Bała się o nią, ponieważ
pracowała na Pokątnej i od połowy września doszło tam do dwóch ataków. Na
szczęście nie było ofiar śmiertelnych, ale kilka osób wylądowało w św.Mungu.
Matka Franka zapewniła ją, że ulice są teraz patrolowane i póki co jest spokój.
Cay pracowała u Madame Malkin i opisała Lily całą sytuację. Wzięła dodatkowe
godziny w pracowni, żeby jak najwięcej zaoszczędzić na kupno lokalu z
Adalbertem. Zdziwiła się bardzo, bo Jess dawała sobie dziesięć lat na
rozkręcenie własnego biznesu, a tu już zaczęła działać.
Ale to nie był koniec dziwnych
pomysłów Jess.
Podobno miała już pięć
dermagrafik. Trochę zasłabła jak to przeczytała, chociaż nie zdziwiła się.
Prawdą było, że Jess była pierwsza do wszelakich zmian.
Ucieszyła się jednak, kiedy przeczytała,
że jej siostra Jocunda wreszcie jest po jej stronie i zaczęła ją wspierać.
Mocno trzymała za nią kciuki.
Dostała od niej szare rękawiczki
z ciepłego materiału, które obszyte były futerkiem i z dumą je teraz nosiła.
Czytała w różnych przewodnikach,
że Rosja to zimny kraj, ale nie spodziewała się, że aż tak bardzo.

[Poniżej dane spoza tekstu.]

### config.mk
export PLATFORM = sky130hd
export DESIGN_NAME = blh_divider
export DESIGN_NICKNAME = d
export VERILOG_FILES = /design/src/design/bvh_ray_leaf_hit_counter_top_assert.svh /design/src/design/blh_pkg.sv /design/src/design/blh_divider.sv
export SDC_FILE = /design/constraint.sdc
export NUM_CORES = 1
export LEC_CHECK = 0
export ABC_AREA = 0
export BUFFER_PORTS_ARGS = -buffer_cell sky130_fd_sc_hd__clkbuf_2
export CORE_MARGIN = 3
export CORE_UTILIZATION = 45
export DETAILED_ROUTE_END_ITERATION = 12
export PLACE_DENSITY = 0.67
export SLEW_MARGIN = 20
export SYNTH_ARGS = -nofsm -noshare
export SYNTH_HDL_FRONTEND = slang
export SYNTH_SLANG_ARGS = --single-unit
### constraint.sdc
create_clock -name clk -period 7.3 [get_ports clk]
set_input_delay 0 -clock clk [delete_from_list [all_inputs] [get_ports clk]]
set_output_delay 0 -clock clk [all_outputs]
set_load 0.02 [all_outputs]
### src/design/bvh_ray_leaf_hit_counter_top_assert.svh
// ---------------------------------------------------------------------------
// BVH leaf-hit counter assertion macros
// Concurrent assertion wrappers; empty when SYNTHESIS is defined.
// ---------------------------------------------------------------------------
`ifndef BVH_RAY_LEAF_HIT_COUNTER_TOP_ASSERT_SVH
`define BVH_RAY_LEAF_HIT_COUNTER_TOP_ASSERT_SVH
`ifndef SYNTHESIS
`define BLH_ASSERT_IMPL(lbl, a, c) \
    lbl: assert property (@(posedge clk) disable iff (!rst_n) (a) |-> (c)) \
        else $error("assertion failed");
`define BLH_ASSERT_NEXT(lbl, a, c) \
    lbl: assert property (@(posedge clk) disable iff (!rst_n) (a) |=> (c)) \
        else $error("assertion failed");
`else
`define BLH_ASSERT_IMPL(lbl, a, c)
`define BLH_ASSERT_NEXT(lbl, a, c)
`endif
`endif

### src/design/blh_pkg.sv
// ---------------------------------------------------------------------------
// BVH leaf-hit counter package
// Shared types and constants.
// ---------------------------------------------------------------------------
`default_nettype none
package blh_pkg;
    localparam int CMD_LOAD  = 0;
    localparam int CMD_TRACE = 1;
    localparam logic [31:0] S32_MAX = 32'h7fff_ffff;
    localparam logic [31:0] S32_MIN = 32'h8000_0000;
    localparam logic [12:0] HITS_MAX = 13'h1fff;

    typedef enum logic [3:0] {
        ST_IDLE, ST_RECIP, ST_FETCH, ST_WAIT, ST_MUL, ST_CMP, ST_POP,
        ST_POPWAIT, ST_DONE
    } blh_state_t;

    // saturate a 64-bit signed value to 32 bits
    function automatic logic [31:0] sat64(input logic signed [63:0] v);
        logic [31:0] r;
        if (v > 64'sd2147483647) r = S32_MAX;
        else if (v < -64'sd2147483648) r = S32_MIN;
        else r = v[31:0];
        return r;
    endfunction
endpackage
`default_nettype wire

### src/design/blh_divider.sv
// ---------------------------------------------------------------------------
// BVH reciprocal divider
// Radix-2 restoring divide of 2^(2F) by a signed divisor, one bit a cycle,
// truncated toward zero and saturated; zero divisor gives the positive max.
// ---------------------------------------------------------------------------
`default_nettype none
module blh_divider
    import blh_pkg::*;
#(
    parameter int FRAC_BITS = 16
) (
    input  wire logic        clk,
    input  wire logic        rst_n,
    input  wire logic        start,
    input  wire logic [31:0] divisor,
    output logic             done,
    output logic [31:0]      quotient
);
    localparam int NB = 2 * FRAC_BITS + 1;
    localparam int CW = $clog2(NB + 1);

    logic [NB-1:0] q_reg, q_next;
    logic [32:0]   rem_reg, rem_next;
    logic [31:0]   dabs_reg;
    logic          neg_reg, zero_reg;
    logic [CW-1:0] cnt_reg;
    logic          busy_reg;
    logic [33:0]   trial;
    logic [32:0]   shl;
    logic signed [63:0] sq;

    always_comb
    begin
        shl      = {rem_reg[31:0], q_reg[NB-1]};
        trial    = {1'b0, shl} - {2'b0, dabs_reg};
        rem_next = trial[33] ? shl : trial[32:0];
        q_next   = {q_reg[NB-2:0], ~trial[33]};
    end

    always_ff @(posedge clk or negedge rst_n)
    begin
        if (!rst_n)
        begin
            busy_reg <= 1'b0;
            cnt_reg  <= '0;
            done     <= 1'b0;
        end
        else
        begin
            done <= 1'b0;
            if (start)
            begin
                busy_reg <= 1'b1;
                cnt_reg  <= CW'(NB);
            end
            else if (busy_reg)
            begin
                cnt_reg <= cnt_reg - 1'b1;
                if (cnt_reg == CW'(1))
                begin
                    busy_reg <= 1'b0;
                    done     <= 1'b1;
                end
            end
        end
    end

    always_ff @(posedge clk)
    begin
        if (start)
        begin
            q_reg    <= NB'(1) << (2 * FRAC_BITS);
            rem_reg  <= '0;
            dabs_reg <= divisor[31] ? (~divisor + 1'b1) : divisor;
            neg_reg  <= divisor[31];
            zero_reg <= (divisor == '0);
        end
        else if (busy_reg)
        begin
            q_reg   <= q_next;
            rem_reg <= rem_next;
        end
    end

    always_comb
    begin
        sq = neg_reg ? -$signed(64'(q_reg)) : $signed(64'(q_reg));
        quotient = zero_reg ? S32_MAX : sat64(sq);
    end
endmodule
`default_nettype wire

Yosys cells after proc, flatten, opt, wreduce, memory -nomap -nowiden
Cells that the tools add are included.

cells by class
  add/sub/neg operators = 4
  order comparisons = 2
  equality and inequality tests = 1
  mux-type cells = 14
  bitwise operators = 2
  reduce and logical (&&, ||, !) cells = 2

operators with widths
  kind                   number
  $mux 32                4
  $gt 64x32->1 const B   1
  $lt 64x32->1 const B   1
  $mux 64                1
  $neg 33->64            1
  $sub 33x32->34         1
  $add 32x1->32 const B  1
  $logic_not 32->1       1
  $not 32->32            1
  $mux 31                1
  $mux 6                 2
  $eq 6x1->1 const B     1
  $mux 1                 6
  $sub 6x1->6 const B    1
  $reduce_bool 2->1      1
  $not 1->1              1

word-level totals
  register bits after elaboration = 107
  input port bits = 35
  logic and storage cells = 34

Longest topological paths before layout
  depth after elaboration = 6
  mapped depth = 13
  gate-level depth less buffers = 11

Worst setup path before layout
OpenSTA, ideal clock, no wires.

  kind = flip-flop to flip-flop
  start point = reg dabs_reg[16]
  end point = reg rem_reg[21]
  library setup time = 0.136 ns
  arrival time = 2.886 ns
  path slack = 4.278 ns
  cell stages (with the launch flop) = 14
  path buffers = 3
  clock period less this slack = 3.022 ns
  path through = edfxtp_1 -> inv_1 -> ha_1 -> clkbuf_1 -> a21oi_1 -> o21ai_1 -> or2_2 -> nor4_1 -> nor3_1 -> or3_1 -> clkbuf_1 -> clkbuf_1 -> nor2_1 -> o32ai_1

between the ends
  cells in the longest elaborated chain, start to end = 2

ends and longest elaborated chain
  item                      RTL line           source
  start: declaration        blh_divider.sv:24  logic [31:0] dabs_reg;
  start signal: assignment  blh_divider.sv:74  dabs_reg <= divisor[31] ? (~divisor + 1'b1) : divisor;
  $sub 33x32->34            blh_divider.sv:35  trial = {1'b0, shl} - {2'b0, dabs_reg};
  $mux 32                   blh_divider.sv:36  rem_next = trial[33] ? shl : trial[32:0];
  end signal: assignment    blh_divider.sv:81  rem_reg <= rem_next;
  end: declaration          blh_divider.sv:23  logic [32:0] rem_reg, rem_next;

Every way passes these cells.
A chain may end at the register's enable or synchronous reset.

Worst setup path after layout
  start point = reg q_reg[5]
  end point = out quotient[0]

between the ends
  cells in the longest elaborated chain, start to end = 6
  elaborated cells on any way between the ends = 7

ends and longest elaborated chain
  item                      RTL line           source
  start: declaration        blh_divider.sv:22  logic [NB-1:0] q_reg, q_next;
  start signal: assignment  blh_divider.sv:72  q_reg <= NB'(1) << (2 * FRAC_BITS);
  start signal: assignment  blh_divider.sv:80  q_reg <= q_next;
  $neg 33->64               blh_divider.sv:87  sq = neg_reg ? -$signed(64'(q_reg)) : $signed(64'(q_reg));
  $mux 64 *                 blh_divider.sv:87
  $lt 64x32->1              blh_pkg.sv:22      else if (v < -64'sd2147483648) r = S32_MIN;
  $mux 32                   blh_pkg.sv:22
  $mux 32 *                 blh_pkg.sv:21      if (v > 64'sd2147483647) r = S32_MAX;
  $mux 32 *                 blh_divider.sv:88  quotient = zero_reg ? S32_MAX : sat64(sq);
  end: declaration          blh_divider.sv:17  output logic [31:0] quotient

Mark *: on every way between the ends. The rest lies on a longest branch, timed or not.

==> results.json <==
{
  "dpl.hpwl_um": 12500,
  "timing.critical_path.slowest_cell_delay_ns": 0.57,
  "final-max-slew-violation-count": 0,
  "routed-via-count": 6555,
  "floorplan.die_area_mm2": 0.0183,
  "synth_area_mm2": 0.00754,
  "vert_die_dim_um": 135,
  "post_cts_resized": 0,
  "library_cell_contributing_the_largest_single_delay_on_the_critical_path": "or4_4",
  "final_nets": 1017,
  "post-route-drc-count": 0,
  "pwr_density_cell_mw_per_mm2": 354,
  "r2r_end": "rem_reg[24]",
  "worst_reg2reg_path_length_in_cells": 11,
  "postSynthNetCount": 955,
  "fin_hold_ws_ns": 0.0194,
  "min_delay_worst_endpoint": "dabs_reg[19]",
  "area.sequential_mm2": 0.00253,
  "postCtsSetupRepairBufs": 0,
  "critical_path_required_ns": 7.30,
  "via_per_inst": 5.62,
  "synth_edf_count": 34,
  "worst_slew_margin_rel_pct": 31.0,
  "r2r_slack_ns": 3.61,
  "antenna_found_initial": 0,
  "syn_area_per_cell_um2": 8.54,
  "wire_per_inst_um": 14.7,
  "postSynth.topFlopCell": "dfxtp_1",
  "drtPass1Iterations": 5,
  "num_rows": 46,
  "core_area_mm2": 0.0161,
  "antennaDiodeCount": 0,
  "seq_area_frac_synth_pct": 33.5,
  "critical_path.max_fanout": 16,
  "rsz0062_at_grt": "false",
  "design_power_total_w": 0.00305,
  "whs_path_depth": 2,
  "crit_path_cell_trace": "or4_4, or4_4, or4_4, or2_1, o21ai_1, nand2_1, a21oi_4, buf_16, o21ai_1, clkbuf_2",
  "fp.dieW_um": 135,
  "cp_top_family": "simple AND/OR/NAND/NOR gates",
  "clock_latency_ns": 0.36,
  "status": "complete, no violations",
  "drive_gt1_share_pct": 14.0,
  "initial_utilization_pct": 46.8,
  "tritoncts.num_buffers": 9,
  "netlist-cell-type-count": 71,
  "final.min_clock_period_ns": 3.93,
  "ir_drop_v": 0.000155,
  "setup_violating_endpoint_count_in_the_final_report": 0,
  "cts_htree_levels": 3,
  "largest_register_ffs": 33,
  "tightestPinTransition_ns": 1.01,
  "final.setup.tns_ns": 0,
  "drv.max_cap_violation_count": 0,
  "timing_worst_setup_path_type": "flip-flop to output pin",
  "gp_routability_congestion": 0.915,
  "maxClockFrequency_mhz": 254,
  "post_cts_hold_buffer_count": 26,
  "grt_usage_pct": 19.4,
  "grt_pass1_vias": 5979,
  "synth_cells": 883,
  "worstReg2RegStart": "q_reg[32]",
  "cp_common_cell": "or4_4",
  "wire_length_of_the_first_global_routing_pass_um": 29400,
  "timing.critical_path.buf_inv": 2,
  "hold_path_startpoint": "divisor[19]",
  "clkTransAtPathRegs_ns": 0.07,
  "fillCellCount": 1497,
  "ys_ff_latch": 107,
  "worstSetupStartpointType": "flip-flop",
  "cp_endpoint_kind": "output pin",
  "root_buffer": "clkbuf_16",
  "finalClockSkew_ns": 0.0100,
  "detail-route-antenna-nets": 0,
  "io_buffer_count": 67,
  "min-delay-path-class": "input pin to flip-flop",
  "io-pin-count": 68,
  "clock_sinks": 107,
  "wirelength_um": 17100,
  "grt.overflow.total": 0,
  "layout-area-overhead-vs-synth_pct": 14.2,
  "async_reset_ff_share_pct": 7.48,
  "dr.first_iter.drc_count": 489,
  "tritoncts": "built",
  "cts_max_path_buffers": 2,
  "synth_warnings": 0,
  "leak_pwr_nw": 3.75,
  "critPathArrivalTime_ns": 3.93,
  "multi_input_area_mm2": 0.00462,
  "hold_viol_final": 0,
  "grt_start_max_net_pins": 78,
  "post-route-period-util_pct": 53.9
}
cells in the final DEF (no fill, tap or decap), types with 7 or more instances in the layout:
master,n
o21ai_0,44
ha_1,36
a311oi_1,23
clkbuf_16,11
nor3_1,9
nand2_1,84
buf_4,7
o31ai_1,19
xnor2_1,43
inv_1,49
o21ai_2,30
nor2_1,95
clkbuf_2,66
or4_1,12
mux2i_1,32
xor2_1,36
nand3_1,11
edfxtp_1,34
o41ai_1,12
a211oi_1,11
nand4_1,9
dfrtp_1,7
nor4_1,7
dfxtp_1,65
or3_1,20
a21oi_1,36
a21o_1,15
dlygate4sd3_1,26
power breakdown:
group	internal, W	switching [W]
combinational	0.000665	0.00102
sequential	0.000745	0.000116
clock	0.000276	0.000227
total	0.00169	0.00136
logic make-up after synthesis:
logic type,share of synthesized area (%)
and+or+nand+nor,18.1
AOI/OAI and AO/OA,22.9
DFF,33.5
buffers and inverters,5.49
xor gates and xnor gates,9.18
adders and majority gates,6.24
muxes,4.55
layer usage:
| metal | track usage (%) | part of all wire, % | wire [µm] | vias up |
|---|---|---|---|---|
| li1 | - | - | - | 3344 |
| met2 | 30.2 | 44 | 7500 | 164 |
| met5 | 0 | 0 | 0 | - |
| met1 | 28.5 | 51 | 8690 | 3033 |
| met3 | 2.01 | 4.1 | 700 | 14 |
| met4 | 6.16 | 1.5 | 254 | 0 |
worst max path at each step:
stage | slack [ns] | endpoint | depth (start not counted) | start
global route | 3.13 | quotient[0] | 10 | q_reg[5]
detailed placement | 3.64 | rem_reg[24] | 11 | q_reg[32]
global placement | 3.55 | quotient[0] | 9 | q_reg[5]
finish | 3.37 | quotient[0] | 10 | q_reg[5]
CTS | 3.27 | quotient[0] | 10 | q_reg[5]
floorplan | 4.28 | rem_reg[21] | 13 | dabs_reg[16]
cell type report:
cell class / instances / share of cell area, %
clock inverters: 3 / 0.305
flip-flops and latches: 107 / 29.4
well taps: 216 / 3.14
repair buffers: 101 / 7.97
inverters: 51 / 2.22
multi-input cells: 675 / 53.7
clock buffers: 13 / 3.29
per-stage QoR:
step | cell area (µm²) | utilization [%] | instances | worst slack, ns
6_report | 8610 | 53.4 | 1166 | 3.37
5_1_grt | 8610 | 53.4 | 1166 | 3.13
2_1_floorplan | 7540 | - | 883 | 4.28
3_3_place_gp | 8000 | 49.6 | 1122 | 3.55
3_5_place_dp | 8020 | 49.8 | 1123 | 3.64
4_1_cts | 8590 | 53.3 | 1165 | 3.27
worst reg2reg max path, stage by stage (launching register included):
cell,delay (ns)
dfxtp_1,0.44
inv_1,0.12
ha_1,0.24
fa_1,0.40
nor2b_1,0.18
o31a_1,0.21
o21ai_0,0.16
a31oi_1,0.57
nor4bb_1,0.70
or4_1,0.21
o2111ai_1,0.12
a311oi_1,0.26
cell usage after synthesis (all sizes together) (3+ instances only):
library cell | instances | area share (%)
nor4 | 8 | 0.86
a21oi | 37 | 2.5
nor3 | 10 | 0.66
inv | 49 | 2.4
nand2 | 84 | 4.2
nor3b | 4 | 0.40
a21o | 15 | 1.5
o221ai | 3 | 0.35
ha | 36 | 6.0
or4 | 15 | 1.6
nor2b | 5 | 0.42
o21bai | 6 | 0.60
xnor2 | 43 | 5.0
or2 | 5 | 0.42
nand3 | 11 | 0.73
o31ai | 19 | 1.9
nor2 | 95 | 4.7
nand4 | 9 | 0.75
xor2 | 36 | 4.2
edfxtp | 34 | 14
dfxtp | 65 | 17
clkbuf | 42 | 2.1
o21a | 6 | 0.60
o211ai | 3 | 0.30
buf | 8 | 0.81
o41ai | 12 | 1.4
a311oi | 24 | 2.9
or3 | 21 | 1.8
a31oi | 6 | 0.50
and3 | 5 | 0.42
a211oi | 11 | 1.1
mux2i | 32 | 4.2
o21ai | 77 | 6.6
dfrtp | 8 | 2.7
Power figures use the tool's default switching activity.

Weszła do mieszkania i przywitał
ją śmiech Crystal z kuchni.
– Lily! – Jak zawsze wychyliła
głowę. – Matt już jest!
– Cześć Matt! – Zawołała Ruda i
weszła do kuchni. Brunet przywitał się z nią lekkim uściskiem. – Długo już
jesteś?
– Z godzinę. – Odpowiedział, a
Lily jęknęła.
– Błagam, wyciszcie najpierw
sypialnię, a potem się witajcie.
– Świntuch! – Krzyknęła jej
współlokatorka, kiedy Ruda wychyliła się z kuchni, żeby zebrać ze stolika Proroka
Codziennego. Pokazała język brunetce i usiadła przy stole. Już pierwsza strona
sprawiła, że szczęka prawie jej opadła.
MINISTERSTWO MAGII WSPIERA
ŚMIERCIOŻERCÓW?
Mogłoby się zdawać, że aktualny chaos jest wywołany tylko przez jedną
grupę czarodziei, których nazywamy śmierciożercami.

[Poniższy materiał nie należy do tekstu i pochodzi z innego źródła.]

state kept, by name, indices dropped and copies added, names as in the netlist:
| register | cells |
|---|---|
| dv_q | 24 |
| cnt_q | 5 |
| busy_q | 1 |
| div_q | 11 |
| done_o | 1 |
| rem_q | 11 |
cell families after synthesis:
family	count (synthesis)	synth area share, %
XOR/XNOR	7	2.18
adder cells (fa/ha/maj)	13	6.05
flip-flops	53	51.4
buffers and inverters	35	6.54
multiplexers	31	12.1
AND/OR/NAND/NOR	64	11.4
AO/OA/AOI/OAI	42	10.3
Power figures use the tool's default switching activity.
[src/rtl/chs_ram.sv]
module chs_ram #(
  parameter int WIDTH = 8,
  parameter int DEPTH = 16
) (
  input  logic                     clk_i,
  input  logic                     we_i,
  input  logic [$clog2(DEPTH)-1:0] waddr_i,
  input  logic [WIDTH-1:0]         wdata_i,
  input  logic [$clog2(DEPTH)-1:0] raddr_i,
  output logic [WIDTH-1:0]         rdata_o
);

  logic [WIDTH-1:0] mem_q [DEPTH];
  logic [WIDTH-1:0] rdata_q;

  always_ff @(posedge clk_i) begin
    if (we_i) begin
      mem_q[waddr_i] <= wdata_i;
    end
    rdata_q <= mem_q[raddr_i];
  end

  assign rdata_o = rdata_q;

endmodule

[config.mk]
export PLATFORM = sky130hd
export DESIGN_NAME = chs_ram
export DESIGN_NICKNAME = d
export VERILOG_FILES = /design/src/rtl/chs_ram.sv
export SDC_FILE = /design/constraint.sdc
export NUM_CORES = 1
export LEC_CHECK = 0
export BUFFER_PORTS_ARGS = -buffer_cell sky130_fd_sc_hd__buf_2
export CELL_PAD_IN_SITES_DETAIL_PLACEMENT = 0
export CELL_PAD_IN_SITES_GLOBAL_PLACEMENT = 1
export CORE_MARGIN = 2
export CORE_UTILIZATION = 53
export DETAILED_ROUTE_END_ITERATION = 16
export PLACE_DENSITY = 0.89
export SLEW_MARGIN = 30
export SYNTH_ARGS = -nofsm -noshare
export SYNTH_HDL_FRONTEND = slang
export SYNTH_SLANG_ARGS = --single-unit
[constraint.sdc]
create_clock -name clk_i -period 2.35 [get_ports clk_i]
set_input_delay 0.47 -clock clk_i [delete_from_list [all_inputs] [get_ports clk_i]]
set_output_delay 0.47 -clock clk_i [all_outputs]
set_load 0.01 [all_outputs]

Mogłoby się zdawać też, że instytucja do której mamy tak wielkie
zaufanie, stara się z nimi walczyć i robią wszystko, żeby zapobiec kolejnych
atakom i zabójstwom.
Jak podają nasi informatorzy Ministerstwo Magii nie jest wcale tak
bezpieczne, jakby się niektórym wydawało. Coraz częściej słyszymy o tym, że
śledztwa zostały umorzone, bo nie ma dostatecznych dowodów. Osoby, które są
łapane na gorącym uczynku, tłumaczą się zaklęciem Imperiusa, ale już wiele lat
temu Biuro Aurorów zauważyło, że to podstęp.
Wczoraj, szef Biura Aurorów Alastor Moody, po raz kolejny wystosował
oficjalne pismo do Ministra Magii, aby ten pozwolił na używanie eliksiru prawdy
podczas przesłuchiwania osób, które podają, że były pod działaniem zaklęcia
Imperiusa. Minister Magii jest zdania, że jest to pogwałcenie Praw Czarodziejów
i oddaliło prośbę Biura Szefa Aurorów, który nie kryje oburzenia.
Do naszej redakcji napłynęło kilka ciekawych donosów, za które
serdecznie dziękujemy. W nasze ręce trafiła też ciekawa lista nazwisk osób,
które są powiązane z Sami–Wiecie–Kim i możliwe, że stoją za atakami. Kilka
nazwisk jest znanych ze względu na to, że piastują wysokie stanowiska w
Ministerstwie Magii.
Czy jest możliwe, że osoby, które w swojej pracy mają karać
śmierciożerców, tak naprawdę ich bronią?
Według źródeł osoby, które są podejrzane o kontakt z Lordem Voldemortem
to:
Malfoy Lucjusz (pracownik Międzynarodowej Współpracy Czarodziejów),
Rudolf Lestrange,
Rabastan Lestrange,
Antonin Dołohow (Wydział Substancji Odurzających),
Gregory Nurman (syn członka Wizengamotu – Alberta Nurmana),
Friderick Winsborn
(auror),
Bartemiusz Crouch Jr. (syn
szefa Międzynarodowej Współpracy Czarodziejów – Bartemiusza Croucha)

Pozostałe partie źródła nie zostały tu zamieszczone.